Saved data entries

::::::::::

==> src/hw/rtl/clcd4_queue.sv <==
// small fifo of decoded requests between front and back
// depends on clcd4_pkg
module clcd4_queue import clcd4_pkg::*; #(
  parameter int DEPTH = QUEUE_DEPTH_DEFAULT
) (
  input  logic  clk,
  input  logic  rst,
  input  logic  push_valid,
  input  item_t push_item,
  output logic  push_ready,
  output logic  pop_valid,
  output item_t pop_item,
  input  logic  pop_ready
);

  localparam int PTR_W = $clog2(DEPTH);
  localparam int CNT_W = $clog2(DEPTH + 1);
  localparam logic [PTR_W-1:0] LAST = PTR_W'(DEPTH - 1);

  item_t            entries [DEPTH];
  logic [PTR_W-1:0] wr_ptr;
  logic [PTR_W-1:0] rd_ptr;
  logic [CNT_W-1:0] count;
  logic             push;
  logic             pop;

  assign push_ready = (count != CNT_W'(DEPTH));
  assign pop_valid  = (count != '0);
  assign pop_item   = entries[rd_ptr];
  assign push       = push_valid && push_ready;
  assign pop        = pop_valid && pop_ready;

  always_ff @(posedge clk) begin
    if (push) begin
      entries[wr_ptr] <= push_item;
    end
  end

  always_ff @(posedge clk) begin
    if (rst) begin
      wr_ptr <= '0;
      rd_ptr <= '0;
      count  <= '0;
    end else begin
      if (push) begin
        wr_ptr <= (wr_ptr == LAST) ? '0 : wr_ptr + PTR_W'(1);
      end
      if (pop) begin
        rd_ptr <= (rd_ptr == LAST) ? '0 : rd_ptr + PTR_W'(1);
      end
      if (push && !pop) begin
        count <= count + CNT_W'(1);
      end else if (pop && !push) begin
        count <= count - CNT_W'(1);
      end
    end
  end

endmodule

::::::::::

Exercise objective » Could you output each line above exactly as it was given?

Task answer »
==> src/hw/rtl/clcd4_queue.sv <==
// small fifo of decoded requests between front and back
// depends on clcd4_pkg
module clcd4_queue import clcd4_pkg::*; #(
  parameter int DEPTH = QUEUE_DEPTH_DEFAULT
) (
  input  logic  clk,
  input  logic  rst,
  input  logic  push_valid,
  input  item_t push_item,
  output logic  push_ready,
  output logic  pop_valid,
  output item_t pop_item,
  input  logic  pop_ready
);

  localparam int PTR_W = $clog2(DEPTH);
  localparam int CNT_W = $clog2(DEPTH + 1);
  localparam logic [PTR_W-1:0] LAST = PTR_W'(DEPTH - 1);

  item_t            entries [DEPTH];
  logic [PTR_W-1:0] wr_ptr;
  logic [PTR_W-1:0] rd_ptr;
  logic [CNT_W-1:0] count;
  logic             push;
  logic             pop;

  assign push_ready = (count != CNT_W'(DEPTH));
  assign pop_valid  = (count != '0);
  assign pop_item   = entries[rd_ptr];
  assign push       = push_valid && push_ready;
  assign pop        = pop_valid && pop_ready;

  always_ff @(posedge clk) begin
    if (push) begin
      entries[wr_ptr] <= push_item;
    end
  end

  always_ff @(posedge clk) begin
    if (rst) begin
      wr_ptr <= '0;
      rd_ptr <= '0;
      count  <= '0;
    end else begin
      if (push) begin
        wr_ptr <= (wr_ptr == LAST) ? '0 : wr_ptr + PTR_W'(1);
      end
      if (pop) begin
        rd_ptr <= (rd_ptr == LAST) ? '0 : rd_ptr + PTR_W'(1);
      end
      if (push && !pop) begin
        count <= count + CNT_W'(1);
      end else if (pop && !push) begin
        count <= count - CNT_W'(1);
      end
    end
  end

endmodule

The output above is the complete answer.